Your Expiratory Reserve Volume when you are treading water in a lake will increase
because you are taking in more oxygen to help you tread across the lake.

3. Respiratory Response to
Physiologic Challenges
DATA
Table 1
Holding Breath Rapid Breathing
Before Challenge
Tidal volume (L) 1.2 .08
Respiratory rate (breaths/min) 3.9 3.5
Initial minute ventilation (L/min) 4.7 0.28
After Challenge
Tidal volume (L) .08 1.2
Respiratory rate (breaths/min) 3.3 5.5
Minute ventilation (L/min) .26 6.6
Table 2–Exercise
Before Challenge
Tidal volume (L) .16
Respiratory rate (breaths/min) 4.2
Minute ventilation (L/min) .67
During Challenge
Tidal volume (L) 2.5
Respiratory rate (breaths/min) 3.2
Minute ventilation (L/min) 8
After Challenge
Tidal volume (L) .82
Respiratory rate (breaths/min) 3.9

4. Minute ventilation (L/min) 3.2
DATA ANALYSIS
1. Describe the changes in respiratory rates, tidal volumes, and minute ventilations that
occurred after each of the following physiologic challenges in terms of CO2 levels and their
effect on respiratory drive:
(a) breath holding – After holding your breath the tidal volume, respiratory rate, and
minute ventilation was lower than it was before.
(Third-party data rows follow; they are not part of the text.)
===== src/rtl/inst_encoder.sv =====
// Two-stage RV32I instruction encoder: decoded fields in, 32-bit instruction word out.
// Define ENC_RANGE_CHECK_EN to build the immediate range check that drives out_err.
module inst_encoder (
  input  logic        clk,
  input  logic        reset,
  input  logic        in_valid,
  output logic        in_ready,
  input  logic [2:0]  fmt,
  input  logic [6:0]  opcode,
  input  logic [4:0]  rd,
  input  logic [4:0]  rs1,
  input  logic [4:0]  rs2,
  input  logic [2:0]  funct3,
  input  logic [6:0]  funct7,
  input  logic [31:0] imm,
  output logic        out_valid,
  input  logic        out_ready,
  output logic [31:0] out_word,
  output logic        out_err
);

  localparam logic [2:0] FMT_R   = 3'd0;
  localparam logic [2:0] FMT_I   = 3'd1;
  localparam logic [2:0] FMT_ISH = 3'd2;
  localparam logic [2:0] FMT_S   = 3'd3;
  localparam logic [2:0] FMT_B   = 3'd4;
  localparam logic [2:0] FMT_J   = 3'd5;
  localparam logic [2:0] FMT_U   = 3'd6;
  localparam logic [2:0] FMT_RSV = 3'd7;

  typedef struct packed {
    logic [2:0]  fmt;
    logic [6:0]  opcode;
    logic [4:0]  rd;
    logic [4:0]  rs1;
    logic [4:0]  rs2;
    logic [2:0]  funct3;
    logic [6:0]  funct7;
    logic [31:0] imm;
  } fields_t;

  function automatic logic [31:0] encode(input fields_t f);
    logic [31:0] w;
    w = '0;
    case (f.fmt)
      FMT_R:   w = {f.funct7, f.rs2, f.rs1, f.funct3, f.rd, f.opcode};
      FMT_I:   w = {f.imm[11:0], f.rs1, f.funct3, f.rd, f.opcode};
      FMT_ISH: w = {f.funct7, f.imm[4:0], f.rs1, f.funct3, f.rd, f.opcode};
      FMT_S:   w = {f.imm[11:5], f.rs2, f.rs1, f.funct3, f.imm[4:0], f.opcode};
      FMT_B:   w = {f.imm[12], f.imm[10:5], f.rs2, f.rs1, f.funct3,
                    f.imm[4:1], f.imm[11], f.opcode};
      FMT_J:   w = {f.imm[20], f.imm[10:1], f.imm[11], f.imm[19:12], f.rd, f.opcode};
      FMT_U:   w = {f.imm[31:12], f.rd, f.opcode};
      default: w = '0;
    endcase
    return w;
  endfunction

`ifdef ENC_RANGE_CHECK_EN
  // A signed range fits when all bits above the field's sign bit equal the sign bit.
  function automatic logic range_err(input logic [2:0] f, input logic [31:0] v);
    logic e;
    e = 1'b0;
    case (f)
      FMT_I, FMT_S: e = !((&v[31:11]) || !(|v[31:11]));
      FMT_ISH:      e = |v[31:5];
      FMT_B:        e = !((&v[31:12]) || !(|v[31:12])) || v[0];
      FMT_J:        e = !((&v[31:20]) || !(|v[31:20])) || v[0];
      FMT_U:        e = |v[11:0];
      FMT_RSV:      e = 1'b1;
      default:      e = 1'b0;
    endcase
    return e;
  endfunction
`endif

  fields_t     fields_p1_q, fields_p1_d;
  logic        err_p1_q, err_p1_d;
  logic        vld_p1_q, vld_p1_d;
  logic        vld_p2_q, vld_p2_d;
  logic [31:0] word_p2_q, word_p2_d;
  logic        err_p2_q, err_p2_d;
  logic        s2_adv;
  logic        accept;
  logic        load_p2;
  fields_t     in_fields;

  always_comb begin
    in_fields = '{fmt: fmt, opcode: opcode, rd: rd, rs1: rs1, rs2: rs2,
                  funct3: funct3, funct7: funct7, imm: imm};
    s2_adv    = !vld_p2_q || out_ready;
    in_ready  = !vld_p1_q || s2_adv;
    accept    = in_valid && in_ready;
    load_p2   = vld_p1_q && s2_adv;

    // Stage 1: capture fields and precompute the error flag
    vld_p1_d    = accept || (vld_p1_q && !s2_adv);
    fields_p1_d = accept ? in_fields : fields_p1_q;
`ifdef ENC_RANGE_CHECK_EN
    err_p1_d    = accept ? range_err(fmt, imm) : err_p1_q;
`else
    err_p1_d    = accept ? (fmt == FMT_RSV) : err_p1_q;
`endif

    // Stage 2: assembled word, held while downstream stalls
    vld_p2_d  = s2_adv ? vld_p1_q : vld_p2_q;
    word_p2_d = load_p2 ? encode(fields_p1_q) : word_p2_q;
    err_p2_d  = load_p2 ? err_p1_q : err_p2_q;
  end

  always_ff @(posedge clk or posedge reset) begin
    if (reset) begin
      vld_p1_q  <= 1'b0;
      vld_p2_q  <= 1'b0;
      word_p2_q <= '0;
      err_p2_q  <= 1'b0;
    end else begin
      vld_p1_q  <= vld_p1_d;
      vld_p2_q  <= vld_p2_d;
      word_p2_q <= word_p2_d;
      err_p2_q  <= err_p2_d;
    end
  end

  always_ff @(posedge clk) begin
    fields_p1_q <= fields_p1_d;
    err_p1_q    <= err_p1_d;
  end

  assign out_valid = vld_p2_q;
  assign out_word  = word_p2_q;
  assign out_err   = err_p2_q;

endmodule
(b) rapid breathing – After rapid breathing the tidal volume, respiratory rate, and
minute ventilation was higher than it was before with normal breathing.
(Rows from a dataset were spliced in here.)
$ cat src/rtl/gzip_stream_sequencer_pkg.sv
// rtl/gzip_stream_sequencer_pkg.sv - shared state encoding and LED bit map for the gzip stream sequencer
package gzip_stream_sequencer_pkg;

    // Sequencer states
    localparam logic [1:0] IDLE      = 2'd0;
    localparam logic [1:0] STREAM    = 2'd1;
    localparam logic [1:0] FLUSH     = 2'd2;
    localparam logic [1:0] WAIT_DONE = 2'd3;

    // o_led bit positions
    localparam int LED_ACTIVE    = 0;   // STREAM or FLUSH
    localparam int LED_WAIT_DONE = 1;
    localparam int LED_OVERFLOW  = 2;
    localparam int LED_NONEMPTY  = 3;

endpackage

$ cat src/rtl/stream_byte_fifo.sv
// rtl/stream_byte_fifo.sv - synchronous 8-bit show-ahead FIFO with full/empty flags
//
// Ports:
//   clk, rstn          clock, asynchronous active-low reset (pointers only)
//   wr_en, wr_data     push request and byte; ignored while full
//   rd_en              pop request; ignored while empty
//   rd_data            byte at the head (valid whenever empty is low)
//   full, empty        occupancy flags derived from the registered pointers
module stream_byte_fifo #(
    parameter int AW = 4
) (
    input  logic       clk,
    input  logic       rstn,
    input  logic       wr_en,
    input  logic [7:0] wr_data,
    input  logic       rd_en,
    output logic [7:0] rd_data,
    output logic       full,
    output logic       empty
);

    // Pointers carry one extra MSB so full and empty are distinguishable
    logic [AW:0] wr_ptr;
    logic [AW:0] rd_ptr;
    logic [7:0]  mem [0:(1<<AW)-1];
    logic        do_wr;
    logic        do_rd;

    assign empty = (wr_ptr == rd_ptr);
    assign full  = (wr_ptr[AW] != rd_ptr[AW]) && (wr_ptr[AW-1:0] == rd_ptr[AW-1:0]);
    assign do_wr = wr_en && !full;
    assign do_rd = rd_en && !empty;

    assign rd_data = mem[rd_ptr[AW-1:0]];

    always_ff @(posedge clk or negedge rstn) begin
        if (!rstn) begin
            wr_ptr <= '0;
            rd_ptr <= '0;
        end else begin
            if (do_wr) wr_ptr <= wr_ptr + 1'b1;
            if (do_rd) rd_ptr <= rd_ptr + 1'b1;
        end
    end

    always_ff @(posedge clk) begin
        if (do_wr) mem[wr_ptr[AW-1:0]] <= wr_data;
    end

endmodule

$ cat src/rtl/gzip_stream_sequencer.sv
// rtl/gzip_stream_sequencer.sv - buffers UART RX bytes and frames them into tlast-terminated compressor streams
//
// Ports:
//   clk, rstn                      clock, asynchronous active-low reset
//   i_rx_tvalid, i_rx_tdata        one-cycle received-byte strobe and byte (cannot be stalled)
//   o_tvalid, i_tready, o_tdata,   byte stream towards the compressor; o_tlast marks end of file
//   o_tlast
//   i_done                         compressor finished the gzip trailer
//   o_len_valid, o_len             completed-stream length pulse and value (saturating)
//   o_overflow                     sticky: an RX byte was dropped because the FIFO was full
//   o_led                          status lamps, bit map in the package
module gzip_stream_sequencer
    import gzip_stream_sequencer_pkg::*;
#(
    parameter int unsigned IDLE_TIMEOUT = 10000000,
    parameter int          FIFO_AW      = 4
) (
    input  logic        clk,
    input  logic        rstn,
    input  logic        i_rx_tvalid,
    input  logic [7:0]  i_rx_tdata,
    output logic        o_tvalid,
    input  logic        i_tready,
    output logic [7:0]  o_tdata,
    output logic        o_tlast,
    input  logic        i_done,
    output logic        o_len_valid,
    output logic [31:0] o_len,
    output logic        o_overflow,
    output logic [3:0]  o_led
);

    localparam logic [31:0] TIMEOUT_LAST = 32'(IDLE_TIMEOUT - 1);

    logic [1:0]  state;
    logic        pend_v;
    logic [7:0]  pend_d;
    logic [31:0] len_cnt;
    logic [31:0] len_next;
    logic [31:0] to_cnt;
    logic        fifo_full;
    logic        fifo_empty;
    logic [7:0]  fifo_head;
    logic        fifo_pop;
    logic        handshake;

    stream_byte_fifo #(.AW(FIFO_AW)) u_fifo (
        .clk     (clk),
        .rstn    (rstn),
        .wr_en   (i_rx_tvalid),
        .wr_data (i_rx_tdata),
        .rd_en   (fifo_pop),
        .rd_data (fifo_head),
        .full    (fifo_full),
        .empty   (fifo_empty)
    );

    // The pending byte is only offered in STREAM while another byte is queued
    // behind it; otherwise it might turn out to be the last byte and need tlast.
    always_comb begin
        o_tvalid = 1'b0;
        o_tlast  = 1'b0;
        case (state)
            STREAM:  o_tvalid = pend_v && !fifo_empty;
            FLUSH: begin
                o_tvalid = 1'b1;
                o_tlast  = 1'b1;
            end
            default: o_tvalid = 1'b0;
        endcase
    end

    assign o_tdata   = pend_d;
    assign handshake = o_tvalid && i_tready;
    assign fifo_pop  = ((state == IDLE) && !fifo_empty) || ((state == STREAM) && handshake);
    assign len_next  = (len_cnt == 32'hFFFF_FFFF) ? len_cnt : len_cnt + 32'd1;

    always_comb begin
        o_led                = '0;
        o_led[LED_ACTIVE]    = (state == STREAM) || (state == FLUSH);
        o_led[LED_WAIT_DONE] = (state == WAIT_DONE);
        o_led[LED_OVERFLOW]  = o_overflow;
        o_led[LED_NONEMPTY]  = !fifo_empty;
    end

    always_ff @(posedge clk or negedge rstn) begin
        if (!rstn) begin
            state       <= IDLE;
            pend_v      <= 1'b0;
            pend_d      <= '0;
            len_cnt     <= '0;
            to_cnt      <= '0;
            o_len_valid <= 1'b0;
            o_len       <= '0;
            o_overflow  <= 1'b0;
        end else begin
            o_len_valid <= 1'b0;
            // The full flag is registered, so a same-cycle pop does not make room
            if (i_rx_tvalid && fifo_full) o_overflow <= 1'b1;

            case (state)
                IDLE: begin
                    if (!fifo_empty) begin
                        pend_v  <= 1'b1;
                        pend_d  <= fifo_head;
                        len_cnt <= '0;
                        to_cnt  <= '0;
                        state   <= STREAM;
                    end
                end
                STREAM: begin
                    if (handshake) begin
                        pend_d  <= fifo_head;
                        len_cnt <= len_next;
                    end
                    // Silence is measured only once everything but the pending byte has left
                    if (i_rx_tvalid) begin
                        to_cnt <= '0;
                    end else if (fifo_empty) begin
                        if (to_cnt == TIMEOUT_LAST) state <= FLUSH;
                        else                         to_cnt <= to_cnt + 32'd1;
                    end
                end
                FLUSH: begin
                    if (handshake) begin
                        pend_v      <= 1'b0;
                        len_cnt     <= len_next;
                        o_len       <= len_next;
                        o_len_valid <= 1'b1;
                        state       <= WAIT_DONE;
                    end
                end
                WAIT_DONE: begin
                    if (i_done) state <= IDLE;
                end
                default: state <= IDLE;
            endcase
        end
    end

endmodule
(c) exercise – After exercise the tidal volume, respiratory rate, and minute ventilation
increase and was higher than before without the exercise.
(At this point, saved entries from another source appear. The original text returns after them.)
`src/rtl/hopfield_seq_core.sv`:
```
// Hopfield associative memory: Hebbian learning into a saturating weight matrix
// and sequential recall, one neuron at a time, until stable or out of sweeps.
module hopfield_seq_core #(
   parameter int N          = 8,
   parameter int W          = 8,
   parameter int MAX_SWEEPS = 16,
   localparam int IW = $clog2(N),
   localparam int SW = $clog2(MAX_SWEEPS + 1),
   localparam int AW = W + $clog2(N) + 1
) (
   input  logic                clk,
   input  logic                reset_n,
   input  logic                start,
   input  logic                mode,
   input  logic                clear_weights,
   input  logic [N-1:0]        pattern_in,
   input  logic [IW-1:0]       rd_row,
   input  logic [IW-1:0]       rd_col,
   output logic signed [W-1:0] rd_weight,
   output logic                busy,
   output logic                done,
   output logic                converged,
   output logic [SW-1:0]       sweeps,
   output logic [N-1:0]        state_out
);

   typedef enum logic [2:0] {IDLE, LEARN, LOAD, ACC, UPD, DONE} state_e;

   localparam logic signed [W-1:0] WMAX = {1'b0, {(W-1){1'b1}}};
   localparam logic signed [W-1:0] WMIN = -WMAX;

   state_e               state_q;
   logic signed [W-1:0]  weight_q [N][N];
   logic [N-1:0]         pattern_q;
   logic [N-1:0]         neuronState_q;
   logic [N-1:0]         updState_d;
   logic [IW-1:0]        row_q;
   logic [IW-1:0]        col_q;
   logic signed [AW-1:0] accum_q;
   logic signed [AW-1:0] accum_d;
   logic signed [AW-1:0] term_d;
   logic signed [AW-1:0] weightExt_d;
   logic                 change_q;
   logic                 changeNow_d;
   logic                 converged_q;
   logic                 busy_q;
   logic                 done_q;
   logic [SW-1:0]        sweeps_q;
   logic [SW-1:0]        sweepsNext_d;

   // Symmetric clamp keeps the most negative code out so negation never overflows.
   function automatic logic signed [W-1:0] satStep(input logic signed [W-1:0] w,
                                                   input logic up);
      if (up)
         return (w == WMAX) ? w : w + W'(1);
      return (w == WMIN) ? w : w - W'(1);
   endfunction

   // Row r is trained in learn cycle r; the diagonal is never written.
   always_ff @(posedge clk or negedge reset_n) begin
      if (!reset_n) begin
         for (int i = 0; i < N; i++)
            for (int j = 0; j < N; j++)
               weight_q[i][j] <= '0;
      end else if (state_q == IDLE && clear_weights) begin
         for (int i = 0; i < N; i++)
            for (int j = 0; j < N; j++)
               weight_q[i][j] <= '0;
      end else if (state_q == LEARN) begin
         for (int j = 0; j < N; j++)
            if (IW'(j) != row_q)
               weight_q[row_q][j] <= satStep(weight_q[row_q][j],
                                             pattern_q[row_q] == pattern_q[j]);
      end
   end

   always_comb begin
      weightExt_d = AW'(weight_q[row_q][col_q]);
      term_d      = '0;
      if (col_q != row_q)
         term_d = neuronState_q[col_q] ? weightExt_d : -weightExt_d;
      accum_d = term_d;
      if (col_q != '0)
         accum_d = accum_q + term_d;

      // A zero field leaves the neuron where it was.
      updState_d = neuronState_q;
      if (accum_q[AW-1])
         updState_d[row_q] = 1'b0;
      else if (accum_q != '0)
         updState_d[row_q] = 1'b1;
      changeNow_d  = change_q | (updState_d != neuronState_q);
      sweepsNext_d = sweeps_q + SW'(1);
   end

   always_ff @(posedge clk or negedge reset_n) begin
      if (!reset_n) begin
         state_q       <= IDLE;
         pattern_q     <= '0;
         neuronState_q <= '0;
         row_q         <= '0;
         col_q         <= '0;
         accum_q       <= '0;
         change_q      <= 1'b0;
         converged_q   <= 1'b0;
         sweeps_q      <= '0;
         busy_q        <= 1'b0;
         done_q        <= 1'b0;
      end else begin
         done_q <= 1'b0;
         case (state_q)
            IDLE: begin
               if (start && !clear_weights) begin
                  pattern_q <= pattern_in;
                  row_q     <= '0;
                  col_q     <= '0;
                  busy_q    <= 1'b1;
                  state_q   <= mode ? LOAD : LEARN;
               end
            end
            LEARN: begin
               if (row_q == IW'(N - 1)) begin
                  state_q <= DONE;
                  done_q  <= 1'b1;
               end else begin
                  row_q <= row_q + IW'(1);
               end
            end
            LOAD: begin
               neuronState_q <= pattern_q;
               sweeps_q      <= '0;
               converged_q   <= 1'b0;
               change_q      <= 1'b0;
               row_q         <= '0;
               col_q         <= '0;
               state_q       <= ACC;
            end
            ACC: begin
               accum_q <= accum_d;
               if (col_q == IW'(N - 1)) begin
                  col_q   <= '0;
                  state_q <= UPD;
               end else begin
                  col_q <= col_q + IW'(1);
               end
            end
            UPD: begin
               neuronState_q <= updState_d;
               if (row_q == IW'(N - 1)) begin
                  sweeps_q <= sweepsNext_d;
                  row_q    <= '0;
                  change_q <= 1'b0;
                  if (!changeNow_d) begin
                     converged_q <= 1'b1;
                     done_q      <= 1'b1;
                     state_q     <= DONE;
                  end else if (sweepsNext_d == SW'(MAX_SWEEPS)) begin
                     converged_q <= 1'b0;
                     done_q      <= 1'b1;
                     state_q     <= DONE;
                  end else begin
                     state_q <= ACC;
                  end
               end else begin
                  row_q    <= row_q + IW'(1);
                  change_q <= changeNow_d;
                  state_q  <= ACC;
               end
            end
            DONE: begin
               busy_q  <= 1'b0;
               state_q <= IDLE;
            end
            default: state_q <= IDLE;
         endcase
      end
   end

   assign rd_weight = weight_q[rd_row][rd_col];
   assign busy      = busy_q;
   assign done      = done_q;
   assign converged = converged_q;
   assign sweeps    = sweeps_q;
   assign state_out = neuronState_q;

endmodule

```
2. Which challenge caused the greatest change in respiratory rate (pre-challenge vs. post
challenge)? Tidal volume? Minute ventilation? Did respiratory rate or tidal volume change
the most relative to its resting value?
The greatest change in respiratory rate was when he was rapid breathing. The greatest
change in tidal volume was holding breath. And the greatest change in minute
ventilation was rapid breathing. The tidal volume changed the most from what its
resting value was.
3. How might breathing into a paper bag help someone who is extremely anxious and
hyperventilating?
Breathing into a paper bag can help someone who is anxious and hyperventilating because
when they breathe into the bag and exhale into the bag the levels of CO2 are increased
in the bag, and it helps bring more CO2 into the body and bloodstream and make your
PH normal.
4. Some patients with severe emphysema have constant high levels of CO2 because of
inadequate ventilation. The central nervous system breathing center in these patients becomes
insensitive to CO2 and more dependent on the level of O2, which is low. These patients are
said to have “oxygen-dependent respiratory drive.” What might happen if you give such a
person high levels of supplemental O2?
If you give them high levels of O2 it should help balance out the need for both CO2 and O2,
making the oxygen-dependent state slowly go away.
5. Would breathing pure O2 help the air hunger experienced by athletes who have just
completed a race? Why or why not?
Breathing pure O2 after a race doesn’t help athletes any more than just breathing the
regular air afterwards. They are feeling the air hunger because of the overuse of their
muscles causing a buildup of lactic acid in the muscles and blood.